Capone « Gang » Bege était un monstre.
Venu de West Blue, c'était un pirate violent, sadique et avide de sang.
Son demi-frère Limon, spécialisé dans la récolte d'informations, s'était fait un devoir de lui relater jusque dans les moindres détails les atrocités perpétuées par le mafioso. Déjà dans son enfance, ce dernier prenait plaisir à décapiter de petits animaux afin d'observer les mouvements sporadiques de leur corps encore animé d'un résidu de vie. En grandissant, Capone s'était attaqué à des mammifères de plus en plus gros, savourant leur agonie comme un spectacle amusant, que la répétition toutefois, rendait ennuyeux. Aussi était-il naturellement passé à l'étape suivante.
Se constituant un entourage de tueurs et de tortionnaires, Capone devint l'un des plus grands chefs de mafia du continent. Il se faisait une joie de provoquer et d'attaquer les chefs concurrents qui remplacèrent alors ses anciens animaux de compagnie.

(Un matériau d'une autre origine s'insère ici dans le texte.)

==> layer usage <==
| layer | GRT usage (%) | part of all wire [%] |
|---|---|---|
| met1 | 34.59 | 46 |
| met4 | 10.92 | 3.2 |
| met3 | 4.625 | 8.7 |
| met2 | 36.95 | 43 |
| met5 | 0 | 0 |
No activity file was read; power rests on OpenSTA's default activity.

Les têtes tombaient et les corps dansaient sous son rire sardonique.
Mais encore une fois, l'ennui vint frapper à sa porte et Capone se fit pirate.

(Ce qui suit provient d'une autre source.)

## src/clock_mode_pkg.sv

```systemverilog
/*
 * Constants and carrier types for the clock, mode, oscillator monitor and
 * write-protect block. Assumes one 250 MHz system clock and software writes
 * arriving one at a time on a plain write port.
 */
// Overview of operation
// sub and main oscillator run per stop bits
// divider: div8 bit, else 1/2/4/16 by hi:lo
// sub select bit picks sub clock for CPU
// on-chip select, else PLL only if both set
// stop entry bit or wait instruction enters mode
// hardware interrupt leaves stop or wait
// monitor active only while enable bit set
// detection: reset if action 0, else interrupt
// software keeps monitor off at 2 MHz or less
// reset action stop halts until hardware reset
// software avoids reset action enable while stopped
// main source stop: irq, on-chip, set three bits
// PLL source stop: irq, flags, select unchanged
// resume: irq, detected set, halted cleared
// irq shares watchdog vector, read detected bit
// detected bit masks further irqs until cleared
// low-speed stop: CPU stays sub, peripherals on-chip
// software clears wait peripheral stop bit first
// software disables monitor before main clock changes
// three write-enables guard three register groups
// third write-enable clears after next write
// first two write-enables clear only by software
// guarded writes ignored while enable is zero
// stop exit forces divide-by-8 bit
// writing main stop bit 1 forces divide-by-8
// software disables monitor before mode transitions
package clock_mode_pkg;
    localparam real CLK_PERIOD_NS = 4.0;

    // register indices on the write/read port
    localparam logic [3:0] IDX_CLOCK_CTRL0   = 4'h0;
    localparam logic [3:0] IDX_CLOCK_CTRL1   = 4'h1;
    localparam logic [3:0] IDX_OSC_MON_CTRL  = 4'h2;
    localparam logic [3:0] IDX_PLL_CTRL      = 4'h3;
    localparam logic [3:0] IDX_PERIPH_CLK    = 4'h4;
    localparam logic [3:0] IDX_CAN_CLK       = 4'h5;
    localparam logic [3:0] IDX_PROC_MODE0    = 4'h6;
    localparam logic [3:0] IDX_PROC_MODE1    = 4'h7;
    localparam logic [3:0] IDX_PROC_MODE2    = 4'h8;
    localparam logic [3:0] IDX_TIMER_B2_SPEC = 4'h9;
    localparam logic [3:0] IDX_INVERTER0     = 4'ha;
    localparam logic [3:0] IDX_INVERTER1     = 4'hb;
    localparam logic [3:0] IDX_PORT7_DIR     = 4'hc;
    localparam logic [3:0] IDX_PORT9_DIR     = 4'hd;
    localparam logic [3:0] IDX_SERIAL3_CTRL  = 4'he;
    localparam logic [3:0] IDX_WRITE_PROTECT = 4'hf;

    // clock_ctrl_reg0 fields
    localparam int BIT_WAIT_PERIPH_STOP = 2;
    localparam int BIT_SUB_OSC_RUN      = 4;
    localparam int BIT_MAIN_OSC_STOP    = 5;
    localparam int BIT_CPU_DIV8_SEL     = 6;
    localparam int BIT_CPU_SRC_SUB_SEL  = 7;
    // clock_ctrl_reg1 fields
    localparam int BIT_STOP_MODE_ENTRY  = 0;
    localparam int BIT_PLL_SRC_SEL      = 1;
    localparam int BIT_CPU_DIV_SEL_LO   = 6;
    localparam int BIT_CPU_DIV_SEL_HI   = 7;
    // osc_monitor_ctrl_reg fields
    localparam int BIT_OSC_MON_EN       = 0;
    localparam int BIT_ONCHIP_SRC_SEL   = 1;
    localparam int BIT_OSC_CHANGE_DET   = 2;
    localparam int BIT_MAIN_CLK_HALTED  = 3;
    localparam int BIT_OSC_MON_ACTION   = 7;
    // pll_ctrl_reg fields
    localparam int BIT_PLL_ON           = 7;
    // write_protect_reg fields
    localparam int BIT_CLK_REG_WE       = 0;
    localparam int BIT_MODE_REG_WE      = 1;
    localparam int BIT_DIR_REG_WE       = 2;

    // values after reset
    localparam logic [7:0] RST_CLOCK_CTRL0 = 8'h40;
    localparam logic [7:0] RST_OTHER       = 8'h00;
    localparam logic       RST_OSC_ALIVE   = 1'b1;

    typedef enum logic [1:0] {
        SRC_MAIN,
        SRC_PLL,
        SRC_ONCHIP,
        SRC_SUB
    } cpu_src_t;

    typedef enum logic [1:0] {
        GRP_NONE,
        GRP_CLOCK,
        GRP_MODE,
        GRP_DIR
    } guard_grp_t;

    typedef struct packed {
        logic       en;
        logic [3:0] idx;
        logic [7:0] data;
    } sw_write_t;

    typedef struct packed {
        cpu_src_t cpu_src;
        logic [4:0] cpu_div;
        logic     sub_osc_run;
        logic     main_osc_run;
        logic     onchip_osc_run;
        logic     periph_on_onchip;
        logic     wait_periph_clk_stop;
    } clk_status_t;
endpackage

```

## src/clock_mode_osc_monitor_protect.sv

```systemverilog
/*
 * Clock selection, CPU divider, stop/wait mode control, main oscillator
 * stop/re-oscillation monitor and register write protection.
 * Assumes all inputs synchronous to sys_clk_in and at most one software
 * write per cycle; main_osc_alive_in is a level from an analog detector.
 */
`timescale 1ns/100ps
module clock_mode_osc_monitor_protect (
    input  wire logic                        sys_clk_in,
    input  wire logic                        rst_in,
    input  wire clock_mode_pkg::sw_write_t   sw_wr_in,
    input  wire logic [3:0]                  rd_idx_in,
    input  wire logic                        wait_instr_in,
    input  wire logic                        hw_irq_in,
    input  wire logic                        main_osc_alive_in,
    output logic [7:0]                       rd_data_out,
    output clock_mode_pkg::clk_status_t      clk_status_out,
    output logic                             stop_mode_out,
    output logic                             wait_mode_out,
    output logic                             osc_change_irq_out,
    output logic                             osc_stop_reset_out
);
    typedef enum logic [1:0] {
        MODE_RUN,
        MODE_STOP,
        MODE_WAIT
    } run_mode_t;

    logic [7:0] regs      [16];
    logic [7:0] next_regs [16];
    run_mode_t  mode;
    run_mode_t  next_mode;
    logic       osc_alive;
    logic       periph_fallback;
    logic       next_periph_fallback;
    logic       reset_halt;
    logic       next_reset_halt;
    logic       irq;
    logic       next_irq;
    logic [7:0] next_rd_data;

    function automatic clock_mode_pkg::guard_grp_t guard_of(input logic [3:0] idx);
        if (idx <= clock_mode_pkg::IDX_CAN_CLK) begin
            guard_of = clock_mode_pkg::GRP_CLOCK;
        end else if (idx <= clock_mode_pkg::IDX_INVERTER1) begin
            guard_of = clock_mode_pkg::GRP_MODE;
        end else if (idx <= clock_mode_pkg::IDX_SERIAL3_CTRL) begin
            guard_of = clock_mode_pkg::GRP_DIR;
        end else begin
            guard_of = clock_mode_pkg::GRP_NONE;
        end
    endfunction

    function automatic clock_mode_pkg::cpu_src_t src_of(input logic [7:0] cm0,
                                                        input logic [7:0] cm1,
                                                        input logic [7:0] cm2,
                                                        input logic [7:0] pll);
        if (cm0[clock_mode_pkg::BIT_CPU_SRC_SUB_SEL]) begin
            src_of = clock_mode_pkg::SRC_SUB;
        end else if (cm2[clock_mode_pkg::BIT_ONCHIP_SRC_SEL]) begin
            src_of = clock_mode_pkg::SRC_ONCHIP;
        end else if (pll[clock_mode_pkg::BIT_PLL_ON] && cm1[clock_mode_pkg::BIT_PLL_SRC_SEL]) begin
            src_of = clock_mode_pkg::SRC_PLL;
        end else begin
            src_of = clock_mode_pkg::SRC_MAIN;
        end
    endfunction

    function automatic logic [4:0] div_of(input logic [7:0] cm0, input logic [7:0] cm1);
        logic [1:0] sel;
        sel = {cm1[clock_mode_pkg::BIT_CPU_DIV_SEL_HI], cm1[clock_mode_pkg::BIT_CPU_DIV_SEL_LO]};
        if (cm0[clock_mode_pkg::BIT_CPU_DIV8_SEL]) begin
            div_of = 5'h08;
        end else begin
            unique case (sel)
                2'h0: div_of = 5'h01;
                2'h1: div_of = 5'h02;
                2'h2: div_of = 5'h04;
                2'h3: div_of = 5'h10;
            endcase
        end
    endfunction

    always_comb begin
        logic                        we;
        logic [7:0]                  prot;
        clock_mode_pkg::cpu_src_t    src;
        logic                        stop_evt;
        logic                        reosc_evt;
        we        = 1'b0;
        prot      = regs[clock_mode_pkg::IDX_WRITE_PROTECT];
        src       = src_of(regs[0], regs[1], regs[2], regs[3]);
        stop_evt  = 1'b0;
        reosc_evt = 1'b0;
        next_regs = regs;
        next_mode = mode;
        next_irq  = 1'b0;
        next_periph_fallback = periph_fallback;
        next_reset_halt      = reset_halt;

        // software write, gated by its group's enable; the ungrouped write-protect register is always written
        if (sw_wr_in.en) begin
            unique case (guard_of(sw_wr_in.idx))
                clock_mode_pkg::GRP_CLOCK: we = prot[clock_mode_pkg::BIT_CLK_REG_WE];
                clock_mode_pkg::GRP_MODE:  we = prot[clock_mode_pkg::BIT_MODE_REG_WE];
                clock_mode_pkg::GRP_DIR:   we = prot[clock_mode_pkg::BIT_DIR_REG_WE];
                clock_mode_pkg::GRP_NONE:  we = 1'b1;
            endcase
            if (we) begin
                next_regs[sw_wr_in.idx] = sw_wr_in.data;
            end
            if (sw_wr_in.idx == clock_mode_pkg::IDX_WRITE_PROTECT) begin
                next_regs[clock_mode_pkg::IDX_WRITE_PROTECT] = {5'h00, sw_wr_in.data[2:0]};
            end else begin
                next_regs[clock_mode_pkg::IDX_WRITE_PROTECT][clock_mode_pkg::BIT_DIR_REG_WE] = 1'b0;
            end
            if (we && sw_wr_in.idx == clock_mode_pkg::IDX_CLOCK_CTRL0
                   && sw_wr_in.data[clock_mode_pkg::BIT_MAIN_OSC_STOP]) begin
                next_regs[0][clock_mode_pkg::BIT_CPU_DIV8_SEL] = 1'b1;
            end
            if (we && sw_wr_in.idx == clock_mode_pkg::IDX_CLOCK_CTRL1
                   && sw_wr_in.data[clock_mode_pkg::BIT_STOP_MODE_ENTRY]) begin
                next_mode = MODE_STOP;
            end
        end

        // stop and wait modes
        if (mode == MODE_RUN && wait_instr_in && next_mode == MODE_RUN) begin
            next_mode = MODE_WAIT;
        end
        if (mode != MODE_RUN && hw_irq_in) begin
            next_mode = MODE_RUN;
            if (mode == MODE_STOP) begin
                next_regs[0][clock_mode_pkg::BIT_CPU_DIV8_SEL] = 1'b1;
                next_regs[1][clock_mode_pkg::BIT_STOP_MODE_ENTRY] = 1'b0;
            end
        end

        // oscillator monitor
        if (regs[2][clock_mode_pkg::BIT_OSC_MON_EN]) begin
            stop_evt  = osc_alive && !main_osc_alive_in;
            reosc_evt = !osc_alive && main_osc_alive_in;
        end
        if (stop_evt || reosc_evt) begin
            if (!regs[2][clock_mode_pkg::BIT_OSC_MON_ACTION]) begin
                next_reset_halt = 1'b1;
            end else begin
                // hardware set wins over a same-cycle software clear
                next_irq = !regs[2][clock_mode_pkg::BIT_OSC_CHANGE_DET];
                next_regs[2][clock_mode_pkg::BIT_OSC_CHANGE_DET] = 1'b1;
                next_regs[2][clock_mode_pkg::BIT_MAIN_CLK_HALTED] = stop_evt;
                if (stop_evt && src == clock_mode_pkg::SRC_MAIN) begin
                    next_regs[2][clock_mode_pkg::BIT_ONCHIP_SRC_SEL] = 1'b1;
                end
                if (stop_evt && src == clock_mode_pkg::SRC_SUB) begin
                    next_periph_fallback = 1'b1;
                end
                if (reosc_evt) begin
                    next_periph_fallback = 1'b0;
                end
            end
        end
    end

    always_comb begin
        next_rd_data = regs[rd_idx_in];
    end

    always_ff @(posedge sys_clk_in or posedge rst_in) begin
        if (rst_in) begin
            for (int i = 0; i < 16; i++) begin
                regs[i] <= clock_mode_pkg::RST_OTHER;
            end
            regs[0]         <= clock_mode_pkg::RST_CLOCK_CTRL0;
            mode            <= MODE_RUN;
            osc_alive       <= clock_mode_pkg::RST_OSC_ALIVE;
            periph_fallback <= 1'b0;
            reset_halt      <= 1'b0;
            irq             <= 1'b0;
            rd_data_out     <= 8'h00;
        end else begin
            regs            <= next_regs;
            mode            <= next_mode;
            osc_alive       <= main_osc_alive_in;
            periph_fallback <= next_periph_fallback;
            reset_halt      <= next_reset_halt;
            irq             <= next_irq;
            rd_data_out     <= next_rd_data;
        end
    end

    always_comb begin
        clk_status_out.cpu_src      = src_of(regs[0], regs[1], regs[2], regs[3]);
        clk_status_out.cpu_div      = div_of(regs[0], regs[1]);
        clk_status_out.sub_osc_run  = regs[0][clock_mode_pkg::BIT_SUB_OSC_RUN];
        clk_status_out.main_osc_run = !regs[0][clock_mode_pkg::BIT_MAIN_OSC_STOP]
                                      && mode != MODE_STOP;
        clk_status_out.onchip_osc_run   = regs[2][clock_mode_pkg::BIT_ONCHIP_SRC_SEL]
                                          || periph_fallback;
        clk_status_out.periph_on_onchip = regs[2][clock_mode_pkg::BIT_ONCHIP_SRC_SEL]
                                          || periph_fallback;
        clk_status_out.wait_periph_clk_stop = regs[0][clock_mode_pkg::BIT_WAIT_PERIPH_STOP];
    end

    assign stop_mode_out      = (mode == MODE_STOP);
    assign wait_mode_out      = (mode == MODE_WAIT);
    assign osc_change_irq_out = irq;
    assign osc_stop_reset_out = reset_halt;
endmodule

```

## config.mk

```make
export PLATFORM = sky130hd
export DESIGN_NAME = clock_mode_osc_monitor_protect
export DESIGN_NICKNAME = d
export VERILOG_FILES = /design/src/clock_mode_pkg.sv /design/src/clock_mode_osc_monitor_protect.sv
export SDC_FILE = /design/constraint.sdc
export NUM_CORES = 1
export LEC_CHECK = 0
export ABC_AREA = 1
export BUFFER_PORTS_ARGS = -buffer_cell sky130_fd_sc_hd__buf_2
export CAP_MARGIN = 10
export CORE_ASPECT_RATIO = 1.75
export CORE_MARGIN = 1.5
export CORE_UTILIZATION = 45
export CTS_BUF_LIST = sky130_fd_sc_hd__clkbuf_8
export CTS_CLUSTER_SIZE = 16
export DETAILED_ROUTE_END_ITERATION = 6
export SLEW_MARGIN = 20
export SYNTH_ARGS = -nofsm -noshare
export SYNTH_HDL_FRONTEND = slang
export SYNTH_SLANG_ARGS = --single-unit
export TNS_END_PERCENT = 30
```

## constraint.sdc

```tcl
create_clock -name sys_clk_in -period 9.1 [get_ports sys_clk_in]
set_clock_uncertainty 0.2 [all_clocks]
set_input_delay 2.73 -clock sys_clk_in [delete_from_list [all_inputs] [get_ports sys_clk_in]]
set_output_delay 2.73 -clock sys_clk_in [all_outputs]
set_load 0.02 [all_outputs]
```

### Word level (Yosys, flattened, before mapping)

Cells that the tools add are included.

| cells by class | value |
|---|---|
| eq/ne operators | 12 |
| $lt $le $gt $ge | 6 |
| bitwise logic cells | 3 |
| muxes and demuxes | 40 |
| reductions and logical operators | 33 |

Operator list:

| operator | number |
|---|---|
| two-way mux 127 bit | 2 |
| bitwise mux 128 bit | 1 |
| binary-select mux 8 bit (select 4 bit) | 1 |
| demux 8 bit (select 4 bit) | 1 |
| two-way mux 8 bit | 3 |
| two-way mux 2 bit | 11 |
| one-hot mux 5 bit (4 select lines) | 1 |
| two-way mux 1 bit | 15 |
| logical AND 1 bit | 14 |
| == test 2 bit (second input constant) | 6 |
| greater-or-equal comparator 5 bit (second input constant) | 2 |
| zero test 2 bit | 5 |
| two-way mux 5 bit | 2 |
| NOT 4 -> 5 bit | 2 |
| less-or-equal comparator 4 bit (second input constant) | 2 |
| == test 2 x 1 -> 1 bit (second input constant) | 3 |
| two-way mux 3 bit | 2 |
| AND reduction 2 bit | 3 |
| nonzero test 2 bit | 3 |
| less-than comparator 5 x 1 -> 1 bit (second input constant) | 1 |
| == test 4 x 1 -> 1 bit (second input constant) | 1 |
| == test 4 bit (second input constant) | 1 |
| less-or-equal comparator 4 x 3 -> 1 bit (second input constant) | 1 |
| zero test 1 bit | 4 |
| 6 further kinds | 7 |

| storage, ports and cells | value |
|---|---|
| logic and storage cells | 120 |
| output and inout bits | 24 |
| input port bits | 22 |
| register bits | 142 |

### Logic depth before layout (Yosys ltp)

Gate-level depths: netlist (run 1).

| logic depth | value |
|---|---|
| depth after elaboration | 16 |
| depth in mapped cells | 13 |
| mapped depth without buffers | 10 |

### Worst setup path after synthesis (run 1)

OpenSTA, ideal clock, no wires.

| path | value |
|---|---|
| path kind | input-to-reg |
| start | input port sw_wr_in[9] in the netlist's numbering |
| end | register regs[9] in the netlist's numbering |
| buffers on the path | 3 |
| required time | 8.772 ns |
| arrival time | 3.856 ns |
| path slack | 4.916 ns |
| library setup time | 0.128 ns |
| stages on the path | 12 |
| cells stage by stage | nand2_1 nor2_1 nor2_1 nand2_2 nand2_2 buf_6 inv_4 buf_6 nand2_1 buf_2 nand2_1 o21ai_2 |

| on the way | value |
|---|---|
| longest elaborated chain between the ends | 9 |
| elaborated cells between the ends (all ways) | 21 |
| those cells by class | order compare (5); eq/ne (3); mux (9); bitwise (1); reduce/logical (3) |

Ends and longest elaborated chain:

| what | RTL line | text |
|---|---|---|
| from (decl) | clock_mode_osc_monitor_protect.sv:11 | `input wire clock_mode_pkg::sw_write_t sw_wr_in,` |
| less-or-equal comparator 4 bit | clock_mode_osc_monitor_protect.sv:47 | `end else if (idx <= clock_mode_pkg::IDX_SERIAL3_CTRL) begin` |
| two-way mux 2 bit | clock_mode_osc_monitor_protect.sv:47 |  |
| two-way mux 2 bit | clock_mode_osc_monitor_protect.sv:45 | `end else if (idx <= clock_mode_pkg::IDX_INVERTER1) begin` |
| two-way mux 2 bit | clock_mode_osc_monitor_protect.sv:43 | `if (idx <= clock_mode_pkg::IDX_CAN_CLK) begin` |
| two-way mux 2 bit | clock_mode_osc_monitor_protect.sv:102 | `if (sw_wr_in.en) begin` |
| == test 2 bit, or another cell as far along | clock_mode_osc_monitor_protect.sv:103 | `unique case (guard_of(sw_wr_in.idx))` |
| one-hot mux 1 bit (4 select lines) | clock_mode_osc_monitor_protect.sv:103 |  |
| two-way mux 1 bit | clock_mode_osc_monitor_protect.sv:102 |  |
| AND reduction 2 bit (no line) | -- |  |
| to (signal, indexed assignment) | clock_mode_osc_monitor_protect.sv:172 | `regs[i] <= clock_mode_pkg::RST_OTHER;` |
| to (signal assigned) | clock_mode_osc_monitor_protect.sv:182 | `regs <= next_regs;` |
| to (decl) | clock_mode_osc_monitor_protect.sv:29 | `logic [7:0] regs [16];` |

Several ways; a longest one is shown, not always the timed one. The select of a mux whose other input is x is not followed.
A chain may end at the register's enable or synchronous reset.

### Worst setup path after layout (run 1)

| path | value |
|---|---|
| start | input port rd_idx_in[0] |
| end | register rd_data_out[1] |

| on the way | value |
|---|---|
| longest elaborated chain between the ends | 4 |

Ends and longest elaborated chain:

| what | RTL line | text |
|---|---|---|
| from (decl) | clock_mode_osc_monitor_protect.sv:12 | `input wire logic [3:0] rd_idx_in,` |
| NOT 4 -> 5 bit (implied by the code) | clock_mode_osc_monitor_protect.sv:166 | `next_rd_data = regs[rd_idx_in];` |
| binary-select mux 8 bit (select 4 bit) | clock_mode_osc_monitor_protect.sv:166 |  |
| two-way mux 8 bit (implied by the code) (2 in series) | clock_mode_osc_monitor_protect.sv:166 |  |
| named net next_rd_data[1] | clock_mode_osc_monitor_protect.sv:40 | `logic [7:0] next_rd_data;` |
| to (signal assigned) | clock_mode_osc_monitor_protect.sv:188 | `rd_data_out <= next_rd_data;` |
| to (decl) | clock_mode_osc_monitor_protect.sv:16 | `output logic [7:0] rd_data_out,` |

The timed path passes the listed nets, and every way through them passes these cells. The select of a mux whose other input is x is not followed.

==> results.toml, run 1 <==
[floorplan]
die_w_um = 95.5
pin_count = 46
dieArea_mm2 = 0.0158
die_y_um = 165
core_area_mm2 = 0.0148
start_util = 0.457
std_cell_rows = 59

[synth]
synth_top_flop_cell = "dfrtp_1"
yosysSeqAreaShare = 0.528
synth_most_common_cell = "nand2_1"
synth_nets = 849
yosysWarnings = 0
synth_edf_count = 0
synth_top_area_cell = "dfrtp_1"
ys_seq_elements = 142
synth_cell_types = 33
synthTopCellsByArea = "dfrtp_1 (52%), nand2_1 (11%), o21ai_0 (6.8%), nand3_1 (5.3%), inv_1 (4.4%)"
async_flop_share = 1.00
yosysTopAreaCellShare = 0.520
avgSynthCellArea_um2 = 8.15
synth_common_cells = "nand2_1 (192), dfrtp_1 (140), o21ai_0 (91)"
netlist_instances = 827
synth_area_mm2 = 0.00674

[drt]
routedWlPerCell_um = 17.5
drc = 0
vias = 5639
via_per_inst = 5.45
totalWireLength_um = 18100
postRouteAntennaNets = 0
drt_iter0_drc = 334
drtPass1Iterations = 5

[timing]
finalHoldViolCount = 0
fmax_mhz = 213
grt_setup_unrepaired = "false"
min_period_over_period = 0.517
setup_viol = 0
max-slew-margin-rel = 0.327
min_period_ns = 4.70
setup_slack_ns = 4.40
fin_setup_tns_ns = 0
drv_slew = 0
worst_pin_slew_ns = 1.01
whs_ns = 0.260

[worst_setup_path]
worst_setup_path_end_kind = "flip-flop"
critPathMaxFanout = 106
cp-start-kind = "input pin"
slowest_delay_ns = 0.71
worst_ep_arrival_time_ns = 4.83
crit_type = "in2reg"
crit_chain = "buf_2, buf_4, inv_1, nor2_1, nor2_1, o21ai_0, o211ai_1, o211ai_1, nand2_1"
required_ns = 9.22
slowest_stage = "buf_4"

[grt]
grt_pass1_wl_um = 28500
grt_antenna_before_repair = 0
overflow = 0
grt_max_degree = 107
grt_pass1_vias = 5467
grt_util_all_layers = 0.242

[placed_design]
placed_area_mm2 = 0.00695
port_buffers = 45
dp_worst_setup_slack_ns = 3.98
dpl.hpwl_um = 12200
gp_congestion = 0.897

[layout]
area_delta_synth_final_pct = 9.39
fill_cells = 1448
drive_above_1_share = 0.122
design_area_mm2 = 0.00737
num-nets-final = 860
n_antenna_cell = 0

[status]
run_status = "complete, no violations"

[clock_network]
clockBufferDepth = 2
insertion_delay_ns = 0.45
hold_buffers = 0
root_buffer = "clkbuf_8"
post_cts_buffers = 0
clock-sinks = 142
htreeDepth = 4
clkTransAtPathRegs_ns = 0.09
post_cts_resized = 0
tritoncts = "done"
cts_buffers = 17

[pwr]
peakVddDrop_uv = 86.9
p_per_area_mw_per_mm2 = 237
leakage_uw = 0.00362

[min_path]
worstHoldPathType = "reg2reg"

[flow_run]
maxCapViolCount = 0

Selon la même méthode, il répandit des flots de sang à travers les océans, faisant tomber chaque capitaine rencontré, sans même poser un doigt sur les équipages qui, privés de meneur, se disloquaient sur son passage.
- Capone aime le sang. Prépare-toi à lui donner ce qu'il désire... lui avait dit Limon
Son frère avait alors éclaté d'un rire froid et lui avait donné une petite tape sur la joue, son pouce venant écraser sa lèvre fendue plus tôt par Mama. La douleur avait fusé et Chiffon avait rassemblé sa volonté pour ne pas gémir.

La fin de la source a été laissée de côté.